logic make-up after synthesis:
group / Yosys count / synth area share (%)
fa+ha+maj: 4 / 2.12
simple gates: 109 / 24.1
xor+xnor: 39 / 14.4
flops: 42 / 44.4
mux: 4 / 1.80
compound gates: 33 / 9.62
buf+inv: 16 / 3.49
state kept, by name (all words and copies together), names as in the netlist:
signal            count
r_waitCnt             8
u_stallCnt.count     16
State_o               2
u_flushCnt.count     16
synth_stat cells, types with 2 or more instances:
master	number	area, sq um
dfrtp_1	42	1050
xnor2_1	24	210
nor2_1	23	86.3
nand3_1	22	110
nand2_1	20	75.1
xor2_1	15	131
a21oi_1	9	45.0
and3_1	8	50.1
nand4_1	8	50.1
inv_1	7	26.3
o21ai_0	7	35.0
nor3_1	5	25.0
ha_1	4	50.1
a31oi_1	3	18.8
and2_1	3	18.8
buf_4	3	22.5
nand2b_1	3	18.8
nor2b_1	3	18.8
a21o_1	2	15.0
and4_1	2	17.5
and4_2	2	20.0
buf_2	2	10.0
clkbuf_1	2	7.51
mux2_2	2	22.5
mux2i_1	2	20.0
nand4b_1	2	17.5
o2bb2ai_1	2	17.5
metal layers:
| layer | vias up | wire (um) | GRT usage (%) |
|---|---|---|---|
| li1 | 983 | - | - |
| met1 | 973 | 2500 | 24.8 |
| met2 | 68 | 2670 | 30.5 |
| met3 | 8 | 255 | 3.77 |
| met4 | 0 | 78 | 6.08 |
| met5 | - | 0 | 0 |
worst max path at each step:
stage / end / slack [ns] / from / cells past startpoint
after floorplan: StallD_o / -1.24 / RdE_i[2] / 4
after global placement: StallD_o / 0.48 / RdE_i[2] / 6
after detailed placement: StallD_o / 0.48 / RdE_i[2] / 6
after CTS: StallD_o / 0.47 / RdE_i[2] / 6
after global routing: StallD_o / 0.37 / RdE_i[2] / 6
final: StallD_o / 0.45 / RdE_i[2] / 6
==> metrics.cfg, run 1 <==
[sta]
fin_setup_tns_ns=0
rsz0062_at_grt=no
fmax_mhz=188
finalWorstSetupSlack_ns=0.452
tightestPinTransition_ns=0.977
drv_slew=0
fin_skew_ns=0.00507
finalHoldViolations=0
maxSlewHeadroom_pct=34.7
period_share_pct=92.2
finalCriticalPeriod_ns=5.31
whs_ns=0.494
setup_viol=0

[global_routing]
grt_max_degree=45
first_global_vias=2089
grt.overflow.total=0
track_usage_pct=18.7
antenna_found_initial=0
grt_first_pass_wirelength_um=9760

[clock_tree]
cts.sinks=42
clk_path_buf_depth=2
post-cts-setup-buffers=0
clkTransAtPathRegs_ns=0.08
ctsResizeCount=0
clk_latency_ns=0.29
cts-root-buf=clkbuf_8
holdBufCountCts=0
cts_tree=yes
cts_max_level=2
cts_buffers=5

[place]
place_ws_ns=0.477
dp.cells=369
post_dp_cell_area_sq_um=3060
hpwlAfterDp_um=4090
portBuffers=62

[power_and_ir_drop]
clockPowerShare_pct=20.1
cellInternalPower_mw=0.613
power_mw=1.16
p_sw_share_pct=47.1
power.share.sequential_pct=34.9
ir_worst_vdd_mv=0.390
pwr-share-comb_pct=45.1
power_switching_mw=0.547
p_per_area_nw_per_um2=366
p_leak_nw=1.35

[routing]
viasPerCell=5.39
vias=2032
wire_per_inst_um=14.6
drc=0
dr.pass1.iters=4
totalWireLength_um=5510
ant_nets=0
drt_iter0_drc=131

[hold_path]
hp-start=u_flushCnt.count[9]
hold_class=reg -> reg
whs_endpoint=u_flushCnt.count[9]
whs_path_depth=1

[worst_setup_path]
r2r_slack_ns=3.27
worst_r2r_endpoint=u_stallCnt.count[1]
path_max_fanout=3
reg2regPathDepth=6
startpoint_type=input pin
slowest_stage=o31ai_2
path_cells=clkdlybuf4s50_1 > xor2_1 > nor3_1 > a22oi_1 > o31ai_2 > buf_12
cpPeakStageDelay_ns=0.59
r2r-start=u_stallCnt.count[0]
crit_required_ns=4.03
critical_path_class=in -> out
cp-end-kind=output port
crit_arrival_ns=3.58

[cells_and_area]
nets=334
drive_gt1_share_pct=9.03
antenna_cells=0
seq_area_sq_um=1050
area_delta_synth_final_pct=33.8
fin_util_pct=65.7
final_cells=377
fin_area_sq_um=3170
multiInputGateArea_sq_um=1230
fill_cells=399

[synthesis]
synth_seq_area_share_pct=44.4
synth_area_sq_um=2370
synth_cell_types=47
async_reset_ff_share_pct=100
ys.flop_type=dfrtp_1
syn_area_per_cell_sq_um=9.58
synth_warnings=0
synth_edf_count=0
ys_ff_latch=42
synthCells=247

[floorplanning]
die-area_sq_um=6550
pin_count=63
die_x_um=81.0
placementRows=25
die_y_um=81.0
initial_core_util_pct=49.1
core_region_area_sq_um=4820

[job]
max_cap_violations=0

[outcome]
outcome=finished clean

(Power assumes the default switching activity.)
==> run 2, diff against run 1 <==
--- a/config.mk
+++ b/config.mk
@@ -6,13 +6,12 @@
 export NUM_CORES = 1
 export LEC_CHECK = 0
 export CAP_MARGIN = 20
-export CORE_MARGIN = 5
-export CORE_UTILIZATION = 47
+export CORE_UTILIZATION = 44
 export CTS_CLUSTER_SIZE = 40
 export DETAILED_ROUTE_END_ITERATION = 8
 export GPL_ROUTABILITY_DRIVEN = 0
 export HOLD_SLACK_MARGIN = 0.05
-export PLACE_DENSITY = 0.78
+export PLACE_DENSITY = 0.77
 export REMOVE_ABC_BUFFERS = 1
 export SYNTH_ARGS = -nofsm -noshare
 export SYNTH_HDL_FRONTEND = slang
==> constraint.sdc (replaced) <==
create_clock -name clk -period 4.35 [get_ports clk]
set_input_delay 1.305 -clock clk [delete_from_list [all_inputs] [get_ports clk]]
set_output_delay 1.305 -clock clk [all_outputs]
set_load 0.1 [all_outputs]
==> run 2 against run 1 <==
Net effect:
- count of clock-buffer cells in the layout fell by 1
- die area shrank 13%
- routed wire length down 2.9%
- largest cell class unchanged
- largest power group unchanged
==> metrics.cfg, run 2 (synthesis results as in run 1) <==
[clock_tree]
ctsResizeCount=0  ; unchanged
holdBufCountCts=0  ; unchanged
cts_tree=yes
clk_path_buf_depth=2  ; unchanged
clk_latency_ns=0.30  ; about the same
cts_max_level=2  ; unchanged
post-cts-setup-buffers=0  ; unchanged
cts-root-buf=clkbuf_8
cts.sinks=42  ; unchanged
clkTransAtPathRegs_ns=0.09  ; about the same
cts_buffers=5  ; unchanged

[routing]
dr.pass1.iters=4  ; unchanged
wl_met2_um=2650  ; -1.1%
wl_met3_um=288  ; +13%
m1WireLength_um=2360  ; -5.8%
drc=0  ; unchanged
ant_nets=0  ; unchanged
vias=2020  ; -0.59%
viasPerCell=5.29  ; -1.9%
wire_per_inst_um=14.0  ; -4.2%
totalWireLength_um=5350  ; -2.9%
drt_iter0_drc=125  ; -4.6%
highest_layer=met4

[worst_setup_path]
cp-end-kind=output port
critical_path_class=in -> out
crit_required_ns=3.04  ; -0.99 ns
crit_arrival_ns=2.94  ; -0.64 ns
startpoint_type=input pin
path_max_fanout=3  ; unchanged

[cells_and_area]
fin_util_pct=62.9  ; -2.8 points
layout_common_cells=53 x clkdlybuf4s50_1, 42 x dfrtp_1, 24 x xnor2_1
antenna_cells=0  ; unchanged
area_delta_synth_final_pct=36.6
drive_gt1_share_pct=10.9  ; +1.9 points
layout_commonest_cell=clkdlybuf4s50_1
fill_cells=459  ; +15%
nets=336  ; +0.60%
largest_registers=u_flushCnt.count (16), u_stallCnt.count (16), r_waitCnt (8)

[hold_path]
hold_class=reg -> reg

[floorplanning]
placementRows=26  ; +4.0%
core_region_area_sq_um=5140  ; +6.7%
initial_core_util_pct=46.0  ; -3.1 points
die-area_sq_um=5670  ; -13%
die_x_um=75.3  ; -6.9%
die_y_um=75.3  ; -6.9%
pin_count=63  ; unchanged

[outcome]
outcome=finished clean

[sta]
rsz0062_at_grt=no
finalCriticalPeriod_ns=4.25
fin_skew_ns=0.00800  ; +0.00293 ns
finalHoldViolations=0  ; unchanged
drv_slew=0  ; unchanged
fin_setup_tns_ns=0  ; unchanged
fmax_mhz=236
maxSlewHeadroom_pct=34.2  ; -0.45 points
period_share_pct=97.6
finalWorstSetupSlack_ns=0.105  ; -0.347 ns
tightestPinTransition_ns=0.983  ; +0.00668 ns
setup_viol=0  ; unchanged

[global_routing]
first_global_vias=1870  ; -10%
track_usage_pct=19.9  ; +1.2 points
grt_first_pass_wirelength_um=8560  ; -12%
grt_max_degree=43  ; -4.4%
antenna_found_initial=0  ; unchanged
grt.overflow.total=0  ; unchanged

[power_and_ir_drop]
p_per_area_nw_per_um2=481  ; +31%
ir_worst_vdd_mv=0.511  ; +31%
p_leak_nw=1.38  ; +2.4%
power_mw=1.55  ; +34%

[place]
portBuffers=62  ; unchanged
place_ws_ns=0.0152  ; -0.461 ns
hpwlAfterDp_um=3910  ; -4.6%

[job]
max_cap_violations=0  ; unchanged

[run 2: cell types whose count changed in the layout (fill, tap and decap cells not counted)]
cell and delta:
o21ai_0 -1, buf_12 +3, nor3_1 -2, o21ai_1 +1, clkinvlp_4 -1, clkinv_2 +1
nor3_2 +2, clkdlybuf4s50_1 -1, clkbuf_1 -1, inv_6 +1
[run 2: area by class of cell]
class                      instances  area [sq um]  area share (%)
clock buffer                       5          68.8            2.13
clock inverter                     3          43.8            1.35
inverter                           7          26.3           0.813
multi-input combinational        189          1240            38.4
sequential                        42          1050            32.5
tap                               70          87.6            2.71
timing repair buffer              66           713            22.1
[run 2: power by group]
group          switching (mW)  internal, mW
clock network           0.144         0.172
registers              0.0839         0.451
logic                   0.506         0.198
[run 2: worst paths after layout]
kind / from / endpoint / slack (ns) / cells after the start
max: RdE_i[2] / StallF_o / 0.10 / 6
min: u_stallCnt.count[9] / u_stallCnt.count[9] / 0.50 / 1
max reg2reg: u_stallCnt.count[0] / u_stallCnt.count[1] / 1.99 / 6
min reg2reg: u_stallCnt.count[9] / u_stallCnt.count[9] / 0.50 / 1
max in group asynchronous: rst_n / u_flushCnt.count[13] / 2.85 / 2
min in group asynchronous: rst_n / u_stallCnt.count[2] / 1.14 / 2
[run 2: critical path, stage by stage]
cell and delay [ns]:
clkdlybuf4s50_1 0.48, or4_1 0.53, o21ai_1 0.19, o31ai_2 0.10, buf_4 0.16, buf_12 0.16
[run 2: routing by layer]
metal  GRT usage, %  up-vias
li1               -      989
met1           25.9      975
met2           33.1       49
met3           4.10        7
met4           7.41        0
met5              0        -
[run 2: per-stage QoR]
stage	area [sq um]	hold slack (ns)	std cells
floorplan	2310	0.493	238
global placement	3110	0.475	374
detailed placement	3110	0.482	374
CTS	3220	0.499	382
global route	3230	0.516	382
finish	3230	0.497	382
$ cat config.mk
export PLATFORM = sky130hd
export DESIGN_NAME = ccff_loader
export DESIGN_NICKNAME = d
export VERILOG_FILES = /design/src/rtl/ccff_loader.sv
export SDC_FILE = /design/constraint.sdc
export NUM_CORES = 1
export LEC_CHECK = 0
export ABC_AREA = 1
export BUFFER_PORTS_ARGS = -buffer_cell sky130_fd_sc_hd__buf_2
export CORE_MARGIN = 4
export CORE_UTILIZATION = 40
export CTS_CLUSTER_DIAMETER = 200
export DETAILED_ROUTE_END_ITERATION = 8
export PLACE_DENSITY = 0.68
export SLEW_MARGIN = 30
export SYNTH_ARGS = -nofsm -noshare
export SYNTH_HDL_FRONTEND = slang
export SYNTH_SLANG_ARGS = --single-unit
$ cat constraint.sdc
create_clock -name clk -period 2.25 [get_ports clk]
set_clock_uncertainty 0.05 [all_clocks]
set_input_delay 0.45 -clock clk [delete_from_list [all_inputs] [get_ports clk]]
set_output_delay 0.45 -clock clk [all_outputs]
set_load 0.02 [all_outputs]
$ cat src/rtl/ccff_loader.sv
// Configuration-chain loader: splits bitstream words across NUM_CHAINS serial
// chains, shifting CHAIN_LEN bits into each, with optional tail read-back verify.
module ccff_loader #(
    parameter int NUM_CHAINS = 1,
    parameter int CHAIN_LEN  = 64,
    parameter int DATA_W     = 8
) (
    input  logic                  clk,
    input  logic                  pReset,
    input  logic                  start,
    input  logic                  verify,
    input  logic                  abort,
    input  logic [DATA_W-1:0]     data_in,
    input  logic                  data_valid,
    output logic                  data_ready,
    output logic [NUM_CHAINS-1:0] ccff_head,
    input  logic [NUM_CHAINS-1:0] ccff_tail,
    output logic                  prog_en,
    output logic                  busy,
    output logic                  done,
    output logic                  error
);

    localparam int SPW = DATA_W / NUM_CHAINS;
    localparam int CW  = $clog2(CHAIN_LEN + 1);
    localparam int WW  = $clog2(SPW + 1);

    if ((DATA_W % NUM_CHAINS) != 0 || NUM_CHAINS < 1 || NUM_CHAINS > 8 || CHAIN_LEN < 1) begin : g_bad_params
        $error("ccff_loader: illegal parameter combination");
    end

    typedef enum logic [1:0] {
        S_IDLE      = 2'd0,
        S_WAIT_WORD = 2'd1,
        S_SHIFT     = 2'd2,
        S_FINISH    = 2'd3
    } state_t;

    state_t                  state_q;
    logic [DATA_W-1:0]       buf_q;
    logic [NUM_CHAINS-1:0]   head_q;
    logic [CW-1:0]           tot_q;
    logic [WW-1:0]           wcnt_q;
    logic                    verify_q;
    logic                    data_ready_q;
    logic                    prog_en_q;
    logic                    busy_q;
    logic                    done_q;
    logic                    error_q;

    logic [CW-1:0]           tot_d;
    logic [WW-1:0]           wcnt_d;
    logic                    chain_end_d;
    logic                    word_end_d;
    logic                    mismatch_d;

    // Shift bookkeeping and tail comparison for the current SHIFT cycle.
    always_comb begin
        tot_d       = tot_q + CW'(1);
        wcnt_d      = wcnt_q + WW'(1);
        chain_end_d = (tot_q == CW'(CHAIN_LEN - 1));
        word_end_d  = (wcnt_q == WW'(SPW - 1));
        mismatch_d  = |(ccff_tail ^ head_q);
    end

    // Loader FSM; all outputs are registered alongside the state.
    always_ff @(posedge clk or posedge pReset) begin
        if (pReset) begin
            state_q      <= S_IDLE;
            buf_q        <= '0;
            head_q       <= '0;
            tot_q        <= '0;
            wcnt_q       <= '0;
            verify_q     <= 1'b0;
            data_ready_q <= 1'b0;
            prog_en_q    <= 1'b0;
            busy_q       <= 1'b0;
            done_q       <= 1'b0;
            error_q      <= 1'b0;
        end else begin
            done_q <= 1'b0;
            if (state_q != S_IDLE && abort) begin
                // Abort wins over everything; error is deliberately kept.
                state_q      <= S_IDLE;
                head_q       <= '0;
                data_ready_q <= 1'b0;
                prog_en_q    <= 1'b0;
                busy_q       <= 1'b0;
            end else begin
                case (state_q)
                    S_IDLE: begin
                        if (start) begin
                            state_q      <= S_WAIT_WORD;
                            busy_q       <= 1'b1;
                            error_q      <= 1'b0;
                            verify_q     <= verify;
                            tot_q        <= '0;
                            wcnt_q       <= '0;
                            data_ready_q <= 1'b1;
                        end else begin
                            state_q <= S_IDLE;
                        end
                    end
                    S_WAIT_WORD: begin
                        if (data_valid) begin
                            state_q      <= S_SHIFT;
                            head_q       <= data_in[NUM_CHAINS-1:0];
                            buf_q        <= data_in >> NUM_CHAINS;
                            wcnt_q       <= '0;
                            data_ready_q <= 1'b0;
                            prog_en_q    <= 1'b1;
                        end else begin
                            state_q <= S_WAIT_WORD;
                        end
                    end
                    S_SHIFT: begin
                        tot_q  <= tot_d;
                        wcnt_q <= wcnt_d;
                        if (chain_end_d) begin
                            state_q   <= S_FINISH;
                            head_q    <= '0;
                            prog_en_q <= 1'b0;
                            busy_q    <= 1'b0;
                            done_q    <= 1'b1;
                        end else if (word_end_d) begin
                            state_q      <= S_WAIT_WORD;
                            head_q       <= '0;
                            prog_en_q    <= 1'b0;
                            data_ready_q <= 1'b1;
                        end else begin
                            head_q <= buf_q[NUM_CHAINS-1:0];
                            buf_q  <= buf_q >> NUM_CHAINS;
                        end
                    end
                    S_FINISH: begin
                        state_q <= S_IDLE;
                    end
                    default: begin
                        state_q <= S_IDLE;
                    end
                endcase
            end
            // The chains shift on this edge even when aborting, so the compare still counts.
            if (state_q == S_SHIFT && verify_q && mismatch_d) begin
                error_q <= 1'b1;
            end
        end
    end

    assign data_ready = data_ready_q;
    assign ccff_head  = head_q;
    assign prog_en    = prog_en_q;
    assign busy       = busy_q;
    assign done       = done_q;
    assign error      = error_q;

endmodule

=-=-=-=-=

- **Problem to work on**
Scan the data above, find each line with "placementRows", and copy it.

- **Reply to the task**
placementRows=25
placementRows=26  ; +4.0%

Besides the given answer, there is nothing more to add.